Abstract. For learning artificial systems as well as for living systems, it is generally proven that the learning performances improve with the experience. This paper seeks to analyze the learning process of an artificial system: a Multi-Layer Perceptron Neural Nets (MLP-NN) used for word recognition and dedicated for robot control. As the MLP requires references for the spoken words, we have provided these references by means of a supervised classifier based on minimizing the mean square error.
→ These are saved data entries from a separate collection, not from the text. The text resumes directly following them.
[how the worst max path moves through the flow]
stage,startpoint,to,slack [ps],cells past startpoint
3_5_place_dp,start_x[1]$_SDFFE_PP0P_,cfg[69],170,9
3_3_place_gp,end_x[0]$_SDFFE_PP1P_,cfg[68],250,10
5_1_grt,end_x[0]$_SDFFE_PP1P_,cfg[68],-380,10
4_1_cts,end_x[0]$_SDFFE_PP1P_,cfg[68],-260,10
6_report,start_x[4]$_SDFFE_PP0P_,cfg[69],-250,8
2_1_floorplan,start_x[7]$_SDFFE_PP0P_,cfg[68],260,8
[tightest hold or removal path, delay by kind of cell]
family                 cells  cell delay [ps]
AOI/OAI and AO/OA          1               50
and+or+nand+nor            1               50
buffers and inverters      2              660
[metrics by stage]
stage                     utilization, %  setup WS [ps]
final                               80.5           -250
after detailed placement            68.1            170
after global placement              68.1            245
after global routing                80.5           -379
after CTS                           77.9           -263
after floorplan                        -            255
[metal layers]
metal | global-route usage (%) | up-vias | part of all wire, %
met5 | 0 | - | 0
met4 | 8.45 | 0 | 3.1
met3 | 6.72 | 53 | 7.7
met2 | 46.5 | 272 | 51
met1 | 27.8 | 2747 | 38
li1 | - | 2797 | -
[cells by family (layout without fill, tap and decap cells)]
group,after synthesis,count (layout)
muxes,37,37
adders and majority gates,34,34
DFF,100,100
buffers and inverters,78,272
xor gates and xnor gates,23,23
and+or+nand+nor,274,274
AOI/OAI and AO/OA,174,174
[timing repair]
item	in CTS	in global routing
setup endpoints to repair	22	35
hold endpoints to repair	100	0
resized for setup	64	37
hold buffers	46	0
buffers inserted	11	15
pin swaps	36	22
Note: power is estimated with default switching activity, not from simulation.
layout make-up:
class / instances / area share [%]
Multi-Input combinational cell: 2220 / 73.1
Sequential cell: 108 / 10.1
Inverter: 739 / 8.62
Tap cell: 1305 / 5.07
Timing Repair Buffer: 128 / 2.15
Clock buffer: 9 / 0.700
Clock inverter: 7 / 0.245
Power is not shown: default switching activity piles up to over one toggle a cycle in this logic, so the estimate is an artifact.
===== src/deq_pkg.sv =====
// shared constants and types for the double-ended queue
// command and error codes, queue depth, cell control struct; no dependencies
`default_nettype none
package deq_pkg;

  localparam int DEPTH    = 16;
  localparam int CNT_W    = $clog2(DEPTH + 1);
  localparam int DATA_W   = 32;
  localparam int CMD_W    = 3;
  localparam int ERR_W    = 2;
  localparam int COUNT_W  = 5;
  localparam int OUT_W    = 3 * DATA_W + ERR_W + COUNT_W + 1;
  localparam int OUT_BYTES = (OUT_W + 7) / 8;
  localparam int OUT_TW   = OUT_BYTES * 8;

  localparam logic [CMD_W-1:0] CMD_PUSH_FRONT = 3'd0;
  localparam logic [CMD_W-1:0] CMD_PUSH_BACK  = 3'd1;
  localparam logic [CMD_W-1:0] CMD_POP_FRONT  = 3'd2;
  localparam logic [CMD_W-1:0] CMD_POP_BACK   = 3'd3;

  localparam logic [ERR_W-1:0] ERR_OK    = 2'd0;
  localparam logic [ERR_W-1:0] ERR_EMPTY = 2'd1;
  localparam logic [ERR_W-1:0] ERR_FULL  = 2'd2;

  // one-hot at most: what the chain does in this cycle
  typedef struct packed {
    logic push_front;
    logic push_back;
    logic pop_front;
    logic pop_back;
  } cell_op_t;

endpackage
`default_nettype wire


===== src/deq_cell.sv =====
// one storage cell of the deque chain: a data word and an occupied bit
// shifts with its neighbours on front operations; depends on deq_pkg
`default_nettype none
module deq_cell (
  input  wire logic                       clk,
  input  wire logic                       rst_n,
  input  wire deq_pkg::cell_op_t          op,
  input  wire logic [deq_pkg::DATA_W-1:0] push_value,
  input  wire logic [deq_pkg::DATA_W-1:0] left_data,
  input  wire logic                       left_valid,
  input  wire logic [deq_pkg::DATA_W-1:0] right_data,
  input  wire logic                       right_valid,
  output logic      [deq_pkg::DATA_W-1:0] data_o,
  output logic                            valid_o,
  output logic                            is_rear_o
);
  import deq_pkg::*;

  logic [DATA_W-1:0] data_r, data_nxt;
  logic              valid_r, valid_nxt;

  always_comb begin
    data_nxt  = data_r;
    valid_nxt = valid_r;
    priority if (op.push_front) begin
      data_nxt  = left_data;
      valid_nxt = left_valid;
    end else if (op.pop_front) begin
      data_nxt  = right_data;
      valid_nxt = right_valid;
    end else if (op.push_back && !valid_r && left_valid) begin
      // first free cell takes the beat
      data_nxt  = push_value;
      valid_nxt = 1'b1;
    end else if (op.pop_back && valid_r && !right_valid) begin
      valid_nxt = 1'b0;
    end
  end

  always_ff @(posedge clk) begin
    data_r <= data_nxt;
    if (!rst_n) begin
      valid_r <= 1'b0;
    end else begin
      valid_r <= valid_nxt;
    end
  end

  assign data_o    = data_r;
  assign valid_o   = valid_r;
  assign is_rear_o = valid_r & ~right_valid;

endmodule
`default_nettype wire


===== src/deq_ctrl.sv =====
// command decode, entry counter and result register of the deque
// drives the cell chain operation; depends on deq_pkg
`default_nettype none
module deq_ctrl (
  input  wire logic                        clk,
  input  wire logic                        rst_n,
  input  wire logic                        in_tvalid,
  output logic                             in_tready,
  input  wire logic [deq_pkg::CMD_W-1:0]   cmd,
  input  wire logic                        empty_i,
  input  wire logic                        full_i,
  input  wire logic [deq_pkg::DATA_W-1:0]  front_data,
  input  wire logic [deq_pkg::DATA_W-1:0]  rear_data,
  output deq_pkg::cell_op_t                op,
  output logic                             out_tvalid,
  input  wire logic                        out_tready,
  output logic      [deq_pkg::DATA_W-1:0]  popped_o,
  output logic      [deq_pkg::ERR_W-1:0]   error_o,
  output logic      [deq_pkg::CNT_W-1:0]   count_o
);
  import deq_pkg::*;

  logic              accept;
  logic              is_push_f, is_push_b, is_pop_f, is_pop_b;
  logic              out_valid_r, out_valid_nxt;
  logic [DATA_W-1:0] popped_r, popped_nxt;
  logic [ERR_W-1:0]  error_r, error_nxt;
  logic [CNT_W-1:0]  count_r, count_nxt;

  // a new beat enters only once the previous result has left
  assign in_tready = ~out_valid_r | out_tready;
  assign accept    = in_tvalid & in_tready;

  always_comb begin
    is_push_f = 1'b0;
    is_push_b = 1'b0;
    is_pop_f  = 1'b0;
    is_pop_b  = 1'b0;
    unique case (cmd)
      CMD_PUSH_FRONT: is_push_f = 1'b1;
      CMD_PUSH_BACK:  is_push_b = 1'b1;
      CMD_POP_FRONT:  is_pop_f  = 1'b1;
      CMD_POP_BACK:   is_pop_b  = 1'b1;
      default:        ; // status only
    endcase
  end

  always_comb begin
    op.push_front = accept & is_push_f & ~full_i;
    op.push_back  = accept & is_push_b & ~full_i;
    op.pop_front  = accept & is_pop_f  & ~empty_i;
    op.pop_back   = accept & is_pop_b  & ~empty_i;
  end

  always_comb begin
    count_nxt  = count_r;
    popped_nxt = popped_r;
    error_nxt  = error_r;
    if (accept) begin
      popped_nxt = '0;
      error_nxt  = ERR_OK;
      if ((is_push_f || is_push_b) && full_i) begin
        error_nxt = ERR_FULL;
      end else if ((is_pop_f || is_pop_b) && empty_i) begin
        error_nxt = ERR_EMPTY;
      end
      if (op.push_front || op.push_back) begin
        count_nxt = count_r + 1'b1;
      end else if (op.pop_front) begin
        count_nxt  = count_r - 1'b1;
        popped_nxt = front_data;
      end else if (op.pop_back) begin
        count_nxt  = count_r - 1'b1;
        popped_nxt = rear_data;
      end
    end
  end

  always_comb begin
    if (accept) begin
      out_valid_nxt = 1'b1;
    end else if (out_tready) begin
      out_valid_nxt = 1'b0;
    end else begin
      out_valid_nxt = out_valid_r;
    end
  end

  always_ff @(posedge clk) begin
    popped_r <= popped_nxt;
    error_r  <= error_nxt;
    if (!rst_n) begin
      out_valid_r <= 1'b0;
      count_r     <= '0;
    end else begin
      out_valid_r <= out_valid_nxt;
      count_r     <= count_nxt;
    end
  end

  assign out_tvalid = out_valid_r;
  assign popped_o   = popped_r;
  assign error_o    = error_r;
  assign count_o    = count_r;

`ifndef NO_ASSERTIONS
  a_empty_tracks_count: assert property (@(posedge clk) disable iff (!rst_n)
    empty_i == (count_r == '0))
    else $error("chain occupancy and counter disagree on empty");

  a_full_tracks_count: assert property (@(posedge clk) disable iff (!rst_n)
    full_i == (count_r == CNT_W'(DEPTH)))
    else $error("chain occupancy and counter disagree on full");

  a_push_counts: assert property (@(posedge clk) disable iff (!rst_n)
    (op.push_front || op.push_back) |=> count_r == $past(count_r) + 1'b1)
    else $error("push did not raise the count");

  a_stall_holds_state: assert property (@(posedge clk) disable iff (!rst_n)
    !in_tready |=> $stable(count_r) && $stable(error_r))
    else $error("state moved while the result was stalled");
`endif

endmodule
`default_nettype wire


===== src/double_ended_queue.sv =====
// deque top level: a chain of DEPTH cells packed from the front, plus control
// the result beat is registered and presented the cycle after its command beat
// throughput: one command per cycle while out_tready stays high
// front operations shift the whole chain; rear is the last occupied cell
// reset (rst_n low, synchronous): occupied bits, counter, result valid clear
// stored data words are not reset; depends on deq_pkg, deq_cell, deq_ctrl
`default_nettype none
module double_ended_queue (
  input  wire logic                         clk,
  input  wire logic                         rst_n,
  input  wire logic                         in_tvalid,
  output logic                              in_tready,
  input  wire logic [31:0]                  in_tdata,  // value[31:0]
  input  wire logic [2:0]                   in_tuser,  // cmd[2:0]
  output logic                              out_tvalid,
  input  wire logic                         out_tready,
  // popped_value[31:0], error[33:32], count[38:34], is_empty[39],
  // front_value[71:40], rear_value[103:72]
  output logic      [deq_pkg::OUT_TW-1:0]   out_tdata
);
  import deq_pkg::*;

  cell_op_t          op;
  logic [DATA_W-1:0] cell_data [DEPTH];
  logic [DEPTH-1:0]  cell_valid;
  logic [DEPTH-1:0]  cell_rear;
  logic [DATA_W-1:0] front_data, rear_data;
  logic [DATA_W-1:0] popped;
  logic [ERR_W-1:0]  error;
  logic [CNT_W-1:0]  count;
  logic [CNT_W+COUNT_W-1:0] count_ext;
  logic              empty;

  for (genvar i = 0; i < DEPTH; i++) begin : g_cell
    logic [DATA_W-1:0] l_data, r_data;
    logic              l_valid, r_valid;
    if (i == 0) begin : g_first
      assign l_data  = in_tdata;
      assign l_valid = 1'b1;
    end else begin : g_mid
      assign l_data  = cell_data[i-1];
      assign l_valid = cell_valid[i-1];
    end
    if (i == DEPTH - 1) begin : g_last
      assign r_data  = '0;
      assign r_valid = 1'b0;
    end else begin : g_inner
      assign r_data  = cell_data[i+1];
      assign r_valid = cell_valid[i+1];
    end
    deq_cell u_cell (
      .clk        (clk),
      .rst_n      (rst_n),
      .op         (op),
      .push_value (in_tdata),
      .left_data  (l_data),
      .left_valid (l_valid),
      .right_data (r_data),
      .right_valid(r_valid),
      .data_o     (cell_data[i]),
      .valid_o    (cell_valid[i]),
      .is_rear_o  (cell_rear[i])
    );
  end

  assign empty      = ~cell_valid[0];
  assign front_data = cell_valid[0] ? cell_data[0] : '0;

  // at most one cell flags itself as rear, so an or of gated words selects it
  always_comb begin
    rear_data = '0;
    for (int i = 0; i < DEPTH; i++) begin
      rear_data = rear_data | (cell_data[i] & {DATA_W{cell_rear[i]}});
    end
  end

  deq_ctrl u_ctrl (
    .clk       (clk),
    .rst_n     (rst_n),
    .in_tvalid (in_tvalid),
    .in_tready (in_tready),
    .cmd       (in_tuser),
    .empty_i   (empty),
    .full_i    (cell_valid[DEPTH-1]),
    .front_data(front_data),
    .rear_data (rear_data),
    .op        (op),
    .out_tvalid(out_tvalid),
    .out_tready(out_tready),
    .popped_o  (popped),
    .error_o   (error),
    .count_o   (count)
  );

  assign count_ext = {{COUNT_W{1'b0}}, count};

  assign out_tdata = {{(OUT_TW - OUT_W){1'b0}}, rear_data, front_data, empty,
                      count_ext[COUNT_W-1:0], error, popped};

endmodule
`default_nettype wire


===== config.mk =====
export PLATFORM = sky130hd
export DESIGN_NAME = double_ended_queue
export DESIGN_NICKNAME = d
export VERILOG_FILES = /design/src/deq_pkg.sv /design/src/deq_cell.sv /design/src/deq_ctrl.sv /design/src/double_ended_queue.sv
export SDC_FILE = /design/constraint.sdc
export NUM_CORES = 1
export LEC_CHECK = 0
export BUFFER_PORTS_ARGS = -buffer_cell sky130_fd_sc_hd__buf_2
export CORE_MARGIN = 2
export CORE_UTILIZATION = 30
export DETAILED_ROUTE_END_ITERATION = 6
export SYNTH_ARGS = -nofsm -noshare
export SYNTH_HDL_FRONTEND = slang
export SYNTH_SLANG_ARGS = --single-unit

===== constraint.sdc =====
create_clock -name clk -period 10.78 [get_ports clk]
set_input_delay 0 -clock clk [delete_from_list [all_inputs] [get_ports clk]]
set_output_delay 0 -clock clk [all_outputs]
set_load 0.05 [all_outputs]

== Word-level counts from Yosys, hierarchy flattened ==
Index checks and enable logic that the tools add are counted.

* RAM bits: 0
* Bits in latches: 0
* Bits in read-only memories: 0
* Bits of input ports: 39
* Flip-flop bits (word level): 568
* Memories: 0

* Shift operators: 0
* Order comparisons: 0
* Equal/unequal tests: 3
* Add/sub/neg operators: 2
* Div/mod/pow operators: 0
* Multipliers: 0
* Bitwise operators: 73
* Multiplexer cells: 125
* Reductions and logical operators: 119

{| class="wikitable"
|+ Operators by type and width
! cell !! count
|-
| 32-bit 2-to-1 mux || 51
|-
| 32-bit bitwise AND || 16
|-
| 32-bit bitwise OR || 15
|-
| 1-bit 2-to-1 mux || 71
|-
| 1-bit logical AND || 64
|-
| 4-bit nonzero test || 16
|-
| 3-bit nonzero test || 17
|-
| 1-bit bitwise AND || 24
|-
| 1-bit NOT || 17
|-
| 1-bit zero test || 16
|-
| 5-bit 2-to-1 mux || 3
|-
| 3-bit by 2-bit equality test with 1-bit output, second input constant || 2
|-
| 5-bit by 1-bit adder with 5-bit output, second input constant || 1
|-
| 5-bit by 1-bit subtractor with 5-bit output, second input constant || 1
|-
| 3-bit by 1-bit equality test with 1-bit output, second input constant || 1
|-
| 3-bit zero test || 1
|-
| 1-bit logical OR || 3
|-
| 2-bit AND reduction || 1
|-
| 2-bit nonzero test || 1
|-
| 1-bit bitwise OR || 1
|}

== Longest topological paths before layout ==
Gate-level depths: netlist of the first run.

* Depth in word-level cells: 20
* Gate-level depth with buffers: 10
* Depth with buffers taken out: 9

== Modules after synthesis ==
Synthesis of the first run repeated with hierarchy kept, for this count alone.

* Cell total of the unflattened synthesis: 2926
* Area, all modules: 32904.1 sq um

{| class="wikitable"
|+ By module, submodules not included
! module !! area each (sq um) !! cells an instance !! sequential area each (sq um) !! times used
|-
| deq_cell || 1745.4 || 150 || 980.9 || 16
|-
| double_ended_queue || 3056.7 || 375 || 0.0 || 1
|-
| deq_ctrl || 1920.6 || 151 || 1141.1 || 1
|}

== Worst setup path after synthesis of the first run ==
Ideal clock, no wire load.

* Kind: reg2reg
* Start: register u_ctrl.out_valid_r, in the netlist u_ctrl.out_tvalid
* End: register g_cell[11].u_cell.data_r[0] (enable)
* Setup time: 0.432 ns
* Stages on the path, launching flop included: 8
* Setup slack: 6.971 ns
* Period minus slack after synthesis: 3.809 ns
* Arrival: 3.377 ns
* Cell sequence: dfxtp_1 > nor2b_4 > or3_1 > buf_6 > or2_2 > clkbuf_1 > clkbuf_1 > a21oi_1

* Word-level cells in the longest chain between the ends: 8

{| class="wikitable"
|+ RTL lines
! element !! RTL line !! RTL
|-
| from (decl) || deq_ctrl.sv:25 || <nowiki>logic out_valid_r, out_valid_nxt;</nowiki>
|-
| from (signal assigned) || deq_ctrl.sv:96 || <nowiki>out_valid_r <= out_valid_nxt;</nowiki>
|-
| 1-bit NOT (*) || deq_ctrl.sv:31 || <nowiki>assign in_tready = ~out_valid_r | out_tready;</nowiki>
|-
| 1-bit bitwise OR (*) || deq_ctrl.sv:31 ||
|-
| 1-bit bitwise AND (*) || deq_ctrl.sv:32 || <nowiki>assign accept = in_tvalid & in_tready;</nowiki>
|-
| 1-bit bitwise AND (2 in series) || deq_ctrl.sv:50 || <nowiki>op.push_back = accept & is_push_b & ~full_i;</nowiki>
|-
| 1-bit logical AND (2 in series) || deq_cell.sv:31 || <nowiki>end else if (op.push_back && !valid_r && left_valid) begin</nowiki>
|-
| 3-bit nonzero test (no line) (*) || - ||
|-
| to (signal assigned) || deq_cell.sv:41 || <nowiki>data_r <= data_nxt;</nowiki>
|-
| to (decl) || deq_cell.sv:19 || <nowiki>logic [DATA_W-1:0] data_r, data_nxt;</nowiki>
|}

Mark *: on every way between the ends. The rest lies on a longest branch, timed or not.
A chain may end at the register's enable or synchronous reset.

== Worst setup path after layout of the first run ==
* Start: register g_cell[15].u_cell.valid_r
* End: register g_cell[6].u_cell.data_r[19] (data pin)

* Word-level cells in the longest chain between the ends: 3

{| class="wikitable"
|+ RTL lines
! element !! RTL line !! RTL
|-
| from (decl) || deq_cell.sv:20 || <nowiki>logic valid_r, valid_nxt;</nowiki>
|-
| from (signal assigned) || deq_cell.sv:45 || <nowiki>valid_r <= valid_nxt;</nowiki>
|-
| 1-bit NOT || deq_ctrl.sv:49 || <nowiki>op.push_front = accept & is_push_f & ~full_i;</nowiki>
|-
| 1-bit bitwise AND || deq_ctrl.sv:49 ||
|-
| 32-bit 2-to-1 mux || deq_cell.sv:25 || <nowiki>priority if (op.push_front) begin</nowiki>
|-
| named net g_cell[6].u_cell.data_nxt[19] || deq_cell.sv:19 ||
|-
| to (signal assigned) || deq_cell.sv:41 ||
|-
| to (decl) || deq_cell.sv:19 ||
|}

The timed path passes the listed nets, and every way through them passes these cells.

==> impl_metrics.yaml, run 1 <==
power_and_ir_drop:
  total_switching_power_mw: 1.34
  sw_frac_of_total_pct: 25.5
  intPower_mw: 3.90
  leakage_nw: 10.7
  clock_power_share_pct: 41.4
  ir_worst_vdd_uv: 109
  p_seq_share_pct: 48.5
  power_per_cell_area_mw_per_mm2: 165
  pwr-share-comb_pct: 10.1
sta:
  period_share_pct: 54.6
  worstMarginPinSlew_ps: 1270
  slew-limit-headroom_pct: 15.5
  setup_tns_ps: 0
  timing.final.hold_violations: 0
  timing.final.crit_period_ps: 5890
  clock.fmax_mhz: 170
  finalSetupViolations: 0
  timing_max_transition_violations_final: 0
  grt_setup_unrepaired: "no"
  worst_clock_skew_ps: 17.5
logic_synthesis:
  post-synth-top-count-cell: "sky130_fd_sc_hd__edfxtp_1"
  number_of_library_cell_types_mapped_by_synthesis: 49
  ys_seq_elements: 568
  synth_common_cells: "sky130_fd_sc_hd__edfxtp_1, sky130_fd_sc_hd__a221o_1, sky130_fd_sc_hd__clkbuf_1, sky130_fd_sc_hd__a22oi_1, sky130_fd_sc_hd__a22o_1"
  mapped_cell_area_mm2: 0.0276
  postSynthCellCount: 1953
  synth_area_leader_cell: "sky130_fd_sc_hd__edfxtp_1"
  share_of_synthesized_registers_carrying_an_async_set_or_reset_pct: 0
  synth_edf_count: 546
  synth_top_area_share_pct: 59.4
  syn_nets: 1996
  yosysSeqAreaShare_pct: 61.0
  ys_dominant_reg_cell: "sky130_fd_sc_hd__edfxtp_1"
  yosys-top-cells-area: "sky130_fd_sc_hd__edfxtp_1, sky130_fd_sc_hd__a221o_1, sky130_fd_sc_hd__a22o_1"
  synth-warning-count: 0
  syn_area_per_cell_um2: 14.1
setup_path:
  cp_slowest_cell: "sky130_fd_sc_hd__buf_4"
  worst-path-buf-inv: 5
  timing_worst_setup_path_type: "flip-flop to flip-flop"
  worst_ep_arrival_ps: 6370
  end_kind: "flip-flop"
  crit_path_start: "g_cell[15].u_cell.valid_o$_SDFFE_PN0P_"
  critPathMaxStageDelay_ps: 1060
  worstPathMaxFanout: 258
  crit_cells: 9
  worst_r2r_path_cells: 9
  cp.required_ps: 11270
  worst_setup_path_endpoint: "g_cell[6].u_cell.data_o[19]$_DFFE_PP_"
  cp_common_cell: "sky130_fd_sc_hd__buf_4"
  timing.reg2reg.setup_slack_ps: 4890
  setup.worst_path.start_class: "flip-flop"
  r2r_end: "g_cell[6].u_cell.data_o[19]$_DFFE_PP_"
  worst_path_dominant_cell_family: "buffers and inverters"
  crit_chain: "buf_4, nor2_1, nor4b_4, inv_1, nor2_4, buf_12, buf_4, buf_4, a221o_1"
  rr_startpoint: "g_cell[15].u_cell.valid_o$_SDFFE_PN0P_"
layout:
  finish.utilization_pct: 34.7
  diodes: 0
  num-fill-cells: 8739
  stdcell_count: 3243
  drive_gt1_share_pct: 18.9
  multiInputGateArea_mm2: 0.00987
  final_area_mm2: 0.0317
  area.growth.synth_to_final_pct: 14.9
  layout.area.seq_mm2: 0.0168
  final_nets: 2053
detailed_routing:
  drtIter0Drc: 3076
  routed_wirelength_um: 95700
  average_wire_per_standard_cell_um: 29.5
  vias: 21063
  remaining_drc_errors: 0
  vias_per_cell: 6.49
  detail-route-antenna-nets: 0
  drt_pass1_iterations: 7
clocking:
  clock_sink_count: 568
  holdBufCountCts: 38
  tritoncts.num_buffers: 59
  clockRootBuffer: "sky130_fd_sc_hd__clkbuf_16"
  post_cts.resized_instances: 0
  clk-insertion-delay-late_ps: 650
  cts_max_path_buffers: 3
  cts.repair_timing.setup_buffer_count: 0
  clkTransAtPathRegs_ps: 60
  tritoncts: "yes"
  h-tree-depth: 2
global_routing:
  antenna_found_initial: 4
  first_global_vias: 20014
  grt_overflow_total: 0
  largest_net_degree_at_the_start_of_global_routing: 259
  grt_first_pass_wirelength_um: 139000
  gr-usage-all-layers_pct: 19.5
placement:
  port_buffers: 144
  place_hpwl_um: 50300
  detailed_place.area_mm2: 0.0293
  gp_congestion: 0.796
  numPlacedInstances: 3097
hold_path:
  worst_hold_path_type: "input port to flip-flop"
run_status:
  status: "finished, final reports clean"
floorplan:
  start_util_pct: 30.2
  die_span_x_um: 307
  floorplan.die.height_um: 307
  rows: 111
  coreArea_mm2: 0.0914
  floorplan.die_area_mm2: 0.0945
  io_pins: 145
job:
  cap_viol_max_count: 0
==> tightest hold or removal path: stages <==
cell and delay, ps:
sky130_fd_sc_hd__buf_2 110, sky130_fd_sc_hd__nor2b_4 200, sky130_fd_sc_hd__nor2_4 150
==> per-stage QoR <==
stage          power, mW  setup slack, ps  hold WS [ps]
2_1_floorplan       2.94             6970           142
3_3_place_gp        3.09             5300           318
3_5_place_dp        3.10             5090           321
4_1_cts             5.27             5060          28.9
5_1_grt             5.39             4580          47.1
6_report            5.24             4890          42.8
==> logic make-up (layout without fill, tap and decap cells) <==
group                      Yosys count  in the layout  synth area share, %
xor gates and xnor gates             3              3               0.0951
buffers and inverters              242            346                 4.41
DFF                                568            568                 61.0
and+or+nand+nor                    269            269                 5.97
muxes                               34             34                 1.38
adders and majority gates            4              4                0.208
AOI/OAI and AO/OA                  833            833                 27.0
==> flip-flops by register name, indices dropped and copies added (netlist names) <==
name,flops
u_ctrl.count_o,5
u_ctrl.out_tvalid,1
u_ctrl.error_o,2
u_ctrl.popped_o,32
g_cell.u_cell.data_o,512
g_cell.u_cell.valid_o,16
==> power groups by stage <==
stage	Sequential [mW]	Combinational, mW	Clock, mW
floorplan	2.60	0.344	0
global placement	2.58	0.502	0
detailed placement	2.58	0.512	0
CTS	2.54	0.527	2.21
global route	2.54	0.560	2.29
finish	2.54	0.528	2.17
==> cell type report <==
cell class              count  area share [%]
repair buffers            229            4.71
multi-input cells        1143            31.1
flip-flops and latches    568            53.1
inverters                   9           0.106
clock buffers              68            4.76
well taps                1186            4.68
clock inverters            40            1.60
We are particularly interested by estimating the minimal number of trials required to ensure the recognition of some spoken words by the MLP-NN with an acceptable predefined error. To this purpose, we have experimentally performed the learning process of the recognition of some specific words. For each word, we have recorded the performance improvement with respect to the number of trials enabling to draw the learning curve. The mathematical modeling of these curves presents a bi-exponential law profile while the mathematical modeling of human performance show generally a power law profile. The obtained results have led to a better understanding of the artificial system performance under the influence of internal and external human and technological factors.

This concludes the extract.